Not wanting to go back through the door into the room with the thing-in-the-pool, Aaron backed himself and the girls into the corner. He scanned the nearby wall for a tool to use as a weapon, trying to keep one eye on the creature. But the goblin ran opposite them for the doorway. He quickly tapped on and opened it; the children saw that it no longer led to the parlor.
Before leaving, the goblin turned back to the children cowering in the corner. “Stay put, maggots,” he threatened. “And the night might not take too long.” The creature squeezed through the opening and left without closing it.

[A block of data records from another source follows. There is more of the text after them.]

## src/rtl/spi_frame_rx.sv

```systemverilog
// SPI write-frame receiver: synchronizes pad-level SPI signals into the clk domain,
// shifts 16-bit frames and emits a register-write strobe or a frame-error strobe.
module spi_frame_rx #(
   parameter int unsigned SYNC_STAGES = 2,
   parameter logic [6:0]  MAX_ADDR    = 7'h04
) (
   input  logic       clk,
   input  logic       rst,
   input  logic       sclk,
   input  logic       copi,
   input  logic       cs_n,
   output logic       wr_valid,
   output logic [6:0] wr_addr,
   output logic [7:0] wr_data,
   output logic       frame_err,
   output logic [7:0] err_count,
   output logic       busy
);

   localparam int unsigned LAST = SYNC_STAGES - 1;

   typedef enum logic {IDLE, SHIFT} state_t;

   logic [SYNC_STAGES-1:0] sclk_sync, copi_sync, cs_sync;
   logic                   sclk_hist, cs_hist;
   logic                   fresh, armed;
   logic                   sclk_rise_ev, cs_rise_ev, cs_fall_ev, copi_ev;

   state_t      state, state_next;
   logic [4:0]  bit_cnt, cnt_next;
   logic [15:0] shreg, shreg_next;
   logic        accept, reject;

   // armed blocks the fake cs_n fall seen when the chain leaves reset (high)
   // while the pad is already low; a real high sample must come first.
   always_ff @(posedge clk) begin
      if (rst) begin
         sclk_sync    <= '0;
         copi_sync    <= '0;
         cs_sync      <= '1;
         sclk_hist    <= 1'b0;
         cs_hist      <= 1'b1;
         fresh        <= 1'b0;
         armed        <= 1'b0;
         sclk_rise_ev <= 1'b0;
         cs_rise_ev   <= 1'b0;
         cs_fall_ev   <= 1'b0;
         copi_ev      <= 1'b0;
      end else begin
         // NOTE: non-blocking assignments so every stage samples the previous value of its neighbour.
         sclk_sync    <= {sclk_sync[SYNC_STAGES-2:0], sclk};
         copi_sync    <= {copi_sync[SYNC_STAGES-2:0], copi};
         cs_sync      <= {cs_sync[SYNC_STAGES-2:0], cs_n};
         sclk_hist    <= sclk_sync[LAST];
         cs_hist      <= cs_sync[LAST];
         fresh        <= 1'b1;
         armed        <= armed | (fresh & cs_sync[0]);
         sclk_rise_ev <= sclk_sync[LAST] & ~sclk_hist;
         cs_rise_ev   <= cs_sync[LAST] & ~cs_hist;
         cs_fall_ev   <= armed & ~cs_sync[LAST] & cs_hist;
         copi_ev      <= copi_sync[LAST];
      end
   end

   always_comb begin
      // NOTE: defaults first so no path through this block can infer a latch.
      state_next = state;
      cnt_next   = bit_cnt;
      shreg_next = shreg;
      accept     = 1'b0;
      reject     = 1'b0;
      case (state)
         IDLE: begin
            if (cs_fall_ev) begin
               state_next = SHIFT;
               cnt_next   = '0;
               shreg_next = '0;
            end
         end
         SHIFT: begin
            if (cs_rise_ev) begin
               state_next = IDLE;
               if (bit_cnt == 5'd16 && shreg[15] && shreg[14:8] <= MAX_ADDR)
                  accept = 1'b1;
               else if (bit_cnt != 5'd16 || shreg[15])
                  reject = 1'b1;
            end else if (sclk_rise_ev) begin
               shreg_next = {shreg[14:0], copi_ev};
               if (bit_cnt != 5'd31)
                  cnt_next = bit_cnt + 5'd1;
            end
         end
         default: state_next = IDLE;
      endcase
   end

   always_ff @(posedge clk) begin
      if (rst) begin
         state     <= IDLE;
         bit_cnt   <= '0;
         shreg     <= '0;
         wr_valid  <= 1'b0;
         wr_addr   <= '0;
         wr_data   <= '0;
         frame_err <= 1'b0;
         err_count <= '0;
      end else begin
         state     <= state_next;
         bit_cnt   <= cnt_next;
         shreg     <= shreg_next;
         wr_valid  <= accept;
         frame_err <= reject;
         if (accept) begin
            wr_addr <= shreg[14:8];
            wr_data <= shreg[7:0];
         end
         if (reject && err_count != 8'hFF)
            err_count <= err_count + 8'd1;
      end
   end

   assign busy = (state == SHIFT);

endmodule

```
### src/rtl/message_scroller_if.sv
// Bundle of the scroller's control inputs and display-window outputs.
// The slave side is the scroller itself; the master side drives button,
// auto-scroll enable and direction, and observes the window.
interface message_scroller_if;
  logic        button;
  logic        auto_en;
  logic        dir;
  logic [15:0] chars;
  logic [3:0]  ptr;
  logic        step_pulse;

  modport master (
    output button, auto_en, dir,
    input  chars, ptr, step_pulse
  );

  modport slave (
    input  button, auto_en, dir,
    output chars, ptr, step_pulse
  );
endinterface
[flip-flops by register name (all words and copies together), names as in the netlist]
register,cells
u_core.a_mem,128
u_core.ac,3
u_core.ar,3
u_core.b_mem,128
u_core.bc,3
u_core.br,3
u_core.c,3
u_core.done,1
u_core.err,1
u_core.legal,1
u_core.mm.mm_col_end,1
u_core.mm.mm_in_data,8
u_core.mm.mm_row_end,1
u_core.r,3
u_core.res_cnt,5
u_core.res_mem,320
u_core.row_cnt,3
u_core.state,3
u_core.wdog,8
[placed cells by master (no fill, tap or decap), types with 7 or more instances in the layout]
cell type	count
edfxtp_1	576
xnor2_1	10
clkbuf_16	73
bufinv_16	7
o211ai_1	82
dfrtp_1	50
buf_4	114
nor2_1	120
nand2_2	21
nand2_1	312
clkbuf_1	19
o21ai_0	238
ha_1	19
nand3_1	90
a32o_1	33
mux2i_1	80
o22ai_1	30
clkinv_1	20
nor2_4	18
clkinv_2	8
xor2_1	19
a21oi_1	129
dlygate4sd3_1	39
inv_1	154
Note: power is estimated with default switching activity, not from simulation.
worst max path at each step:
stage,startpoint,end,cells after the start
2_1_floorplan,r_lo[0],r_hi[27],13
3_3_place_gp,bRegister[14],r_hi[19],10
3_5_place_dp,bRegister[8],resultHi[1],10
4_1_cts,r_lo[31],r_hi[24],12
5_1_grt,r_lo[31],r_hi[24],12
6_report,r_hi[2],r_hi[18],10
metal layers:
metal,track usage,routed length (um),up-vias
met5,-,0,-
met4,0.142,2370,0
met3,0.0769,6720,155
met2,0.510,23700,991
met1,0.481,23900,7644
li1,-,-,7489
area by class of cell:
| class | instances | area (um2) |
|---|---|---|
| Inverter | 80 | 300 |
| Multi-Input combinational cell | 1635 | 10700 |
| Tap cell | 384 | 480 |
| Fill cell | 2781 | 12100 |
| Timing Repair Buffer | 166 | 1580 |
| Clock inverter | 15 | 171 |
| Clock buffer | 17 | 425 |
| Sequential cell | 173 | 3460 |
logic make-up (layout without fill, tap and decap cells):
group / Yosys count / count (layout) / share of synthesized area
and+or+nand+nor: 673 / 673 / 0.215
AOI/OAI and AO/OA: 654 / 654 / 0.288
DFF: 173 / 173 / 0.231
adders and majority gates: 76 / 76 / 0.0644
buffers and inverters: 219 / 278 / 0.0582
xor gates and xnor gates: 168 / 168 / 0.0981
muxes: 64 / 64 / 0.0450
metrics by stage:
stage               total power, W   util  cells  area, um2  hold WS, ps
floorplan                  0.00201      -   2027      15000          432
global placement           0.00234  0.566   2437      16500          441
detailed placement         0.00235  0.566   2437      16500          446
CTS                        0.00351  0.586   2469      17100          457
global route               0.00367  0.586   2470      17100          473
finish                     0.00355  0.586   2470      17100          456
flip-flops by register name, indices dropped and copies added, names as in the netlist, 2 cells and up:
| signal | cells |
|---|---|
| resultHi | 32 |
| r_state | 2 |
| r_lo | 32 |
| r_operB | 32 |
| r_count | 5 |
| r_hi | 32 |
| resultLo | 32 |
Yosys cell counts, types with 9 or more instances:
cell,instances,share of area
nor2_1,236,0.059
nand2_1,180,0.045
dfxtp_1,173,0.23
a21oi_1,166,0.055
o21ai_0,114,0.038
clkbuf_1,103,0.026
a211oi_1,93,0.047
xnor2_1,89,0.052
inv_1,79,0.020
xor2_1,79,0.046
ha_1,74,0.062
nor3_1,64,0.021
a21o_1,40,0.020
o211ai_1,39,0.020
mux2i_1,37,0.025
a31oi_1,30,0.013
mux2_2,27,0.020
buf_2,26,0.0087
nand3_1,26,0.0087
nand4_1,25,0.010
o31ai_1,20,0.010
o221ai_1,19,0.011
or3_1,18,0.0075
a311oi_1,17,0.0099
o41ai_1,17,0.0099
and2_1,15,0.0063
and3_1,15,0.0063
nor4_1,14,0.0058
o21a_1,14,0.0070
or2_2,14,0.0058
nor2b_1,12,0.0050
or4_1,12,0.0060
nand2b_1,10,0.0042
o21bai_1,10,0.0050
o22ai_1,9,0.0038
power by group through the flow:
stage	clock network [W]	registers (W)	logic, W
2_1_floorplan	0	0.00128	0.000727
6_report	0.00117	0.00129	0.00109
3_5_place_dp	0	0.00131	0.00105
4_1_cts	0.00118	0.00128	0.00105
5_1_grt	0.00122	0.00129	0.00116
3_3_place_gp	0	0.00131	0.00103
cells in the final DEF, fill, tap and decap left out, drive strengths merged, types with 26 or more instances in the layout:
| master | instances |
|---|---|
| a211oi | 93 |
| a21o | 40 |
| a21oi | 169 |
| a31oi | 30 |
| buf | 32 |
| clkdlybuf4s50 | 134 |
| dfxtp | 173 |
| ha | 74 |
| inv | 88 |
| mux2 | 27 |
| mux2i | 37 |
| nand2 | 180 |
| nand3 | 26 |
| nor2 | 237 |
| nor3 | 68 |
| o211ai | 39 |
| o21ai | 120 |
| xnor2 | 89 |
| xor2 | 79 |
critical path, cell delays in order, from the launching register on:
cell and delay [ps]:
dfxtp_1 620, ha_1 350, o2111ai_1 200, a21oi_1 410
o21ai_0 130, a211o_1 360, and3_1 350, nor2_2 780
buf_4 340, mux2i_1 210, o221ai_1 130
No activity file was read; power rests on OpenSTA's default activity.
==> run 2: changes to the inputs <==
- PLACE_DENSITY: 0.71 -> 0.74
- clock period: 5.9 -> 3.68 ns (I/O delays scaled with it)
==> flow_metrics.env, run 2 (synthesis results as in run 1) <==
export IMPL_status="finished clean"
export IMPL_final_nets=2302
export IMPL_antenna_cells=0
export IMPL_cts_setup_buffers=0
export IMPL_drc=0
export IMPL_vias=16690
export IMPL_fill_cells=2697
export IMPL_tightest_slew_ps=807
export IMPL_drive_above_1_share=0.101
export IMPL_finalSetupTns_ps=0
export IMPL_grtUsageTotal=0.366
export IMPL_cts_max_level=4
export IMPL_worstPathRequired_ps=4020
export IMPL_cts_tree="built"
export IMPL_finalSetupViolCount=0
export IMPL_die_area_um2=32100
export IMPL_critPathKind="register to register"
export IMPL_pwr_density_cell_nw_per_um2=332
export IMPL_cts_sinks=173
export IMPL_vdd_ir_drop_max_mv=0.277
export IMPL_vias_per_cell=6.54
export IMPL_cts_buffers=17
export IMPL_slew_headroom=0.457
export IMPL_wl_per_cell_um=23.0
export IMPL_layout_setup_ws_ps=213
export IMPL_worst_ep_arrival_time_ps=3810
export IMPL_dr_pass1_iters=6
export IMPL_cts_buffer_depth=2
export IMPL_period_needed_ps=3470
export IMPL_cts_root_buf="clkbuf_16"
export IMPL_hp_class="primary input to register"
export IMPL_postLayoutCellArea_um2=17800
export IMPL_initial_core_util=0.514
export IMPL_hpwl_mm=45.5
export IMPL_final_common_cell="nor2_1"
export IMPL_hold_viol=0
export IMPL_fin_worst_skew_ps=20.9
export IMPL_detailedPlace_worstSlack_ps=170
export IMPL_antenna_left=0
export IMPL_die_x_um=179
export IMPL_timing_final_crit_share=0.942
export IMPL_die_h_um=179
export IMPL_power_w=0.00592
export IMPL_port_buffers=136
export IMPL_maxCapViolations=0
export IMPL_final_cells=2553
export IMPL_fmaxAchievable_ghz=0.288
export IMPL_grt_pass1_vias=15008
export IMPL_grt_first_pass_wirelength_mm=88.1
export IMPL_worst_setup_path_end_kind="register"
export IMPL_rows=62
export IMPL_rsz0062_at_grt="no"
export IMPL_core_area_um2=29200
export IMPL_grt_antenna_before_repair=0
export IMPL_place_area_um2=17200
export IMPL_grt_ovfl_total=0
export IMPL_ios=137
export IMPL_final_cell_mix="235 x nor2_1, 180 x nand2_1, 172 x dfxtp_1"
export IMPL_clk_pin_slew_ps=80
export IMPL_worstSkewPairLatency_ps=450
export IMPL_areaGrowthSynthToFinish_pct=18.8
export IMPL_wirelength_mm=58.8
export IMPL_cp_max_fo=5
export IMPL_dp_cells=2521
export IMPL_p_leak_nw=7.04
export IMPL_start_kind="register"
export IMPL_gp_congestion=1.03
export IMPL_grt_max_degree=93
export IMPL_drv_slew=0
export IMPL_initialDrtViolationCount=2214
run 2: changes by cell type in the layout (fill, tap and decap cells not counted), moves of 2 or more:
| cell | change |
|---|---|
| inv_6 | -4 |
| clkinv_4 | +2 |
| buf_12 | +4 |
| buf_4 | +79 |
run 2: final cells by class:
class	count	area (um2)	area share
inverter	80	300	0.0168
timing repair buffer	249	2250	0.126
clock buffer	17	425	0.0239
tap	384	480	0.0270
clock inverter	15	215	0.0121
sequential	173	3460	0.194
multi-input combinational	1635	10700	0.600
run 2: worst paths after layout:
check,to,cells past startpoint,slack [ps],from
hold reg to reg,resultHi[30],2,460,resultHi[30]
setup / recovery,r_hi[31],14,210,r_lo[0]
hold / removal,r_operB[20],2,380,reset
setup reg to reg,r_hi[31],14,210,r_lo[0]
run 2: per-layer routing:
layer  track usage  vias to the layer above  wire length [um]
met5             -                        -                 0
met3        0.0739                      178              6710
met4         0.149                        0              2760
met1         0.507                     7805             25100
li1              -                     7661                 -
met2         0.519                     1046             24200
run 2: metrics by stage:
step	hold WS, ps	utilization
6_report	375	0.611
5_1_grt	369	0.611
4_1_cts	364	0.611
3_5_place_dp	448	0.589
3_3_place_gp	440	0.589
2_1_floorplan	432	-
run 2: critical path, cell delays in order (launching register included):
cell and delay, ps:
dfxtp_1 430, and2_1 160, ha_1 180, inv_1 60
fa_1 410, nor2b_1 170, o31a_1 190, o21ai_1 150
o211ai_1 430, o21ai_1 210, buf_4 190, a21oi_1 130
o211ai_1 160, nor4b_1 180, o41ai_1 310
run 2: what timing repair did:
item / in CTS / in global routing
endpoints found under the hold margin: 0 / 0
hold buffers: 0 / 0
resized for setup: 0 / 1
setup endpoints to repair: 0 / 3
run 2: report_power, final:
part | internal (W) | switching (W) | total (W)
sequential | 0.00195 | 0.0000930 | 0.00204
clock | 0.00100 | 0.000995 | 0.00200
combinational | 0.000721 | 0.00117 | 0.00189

“Marian,” Esther whimpered.
“Dolors,” Aaron said. “I don’t think this is your house anymore.”
“The Professor said he was bringing others,” Marian whispered to herself. “Somehow, he did this.”
The children huddled in silence and closed their eyes. Aaron hoped he would wake up in his own bed. Marian furrowed her brow, trying to imagine what her mother would do. Esther wished her dad’s arms were around her.
“What’s that thing your mom always does before bedtime?” Aaron asked.
“Pray?” Esther offered.
“I think it’s about time you did that again,” he said.
The children held each other’s hands, and Marian prayed for God to give them courage and His protection. In the silence, Aaron lifted his chin and listened to a low hum floating through the vents into the garage.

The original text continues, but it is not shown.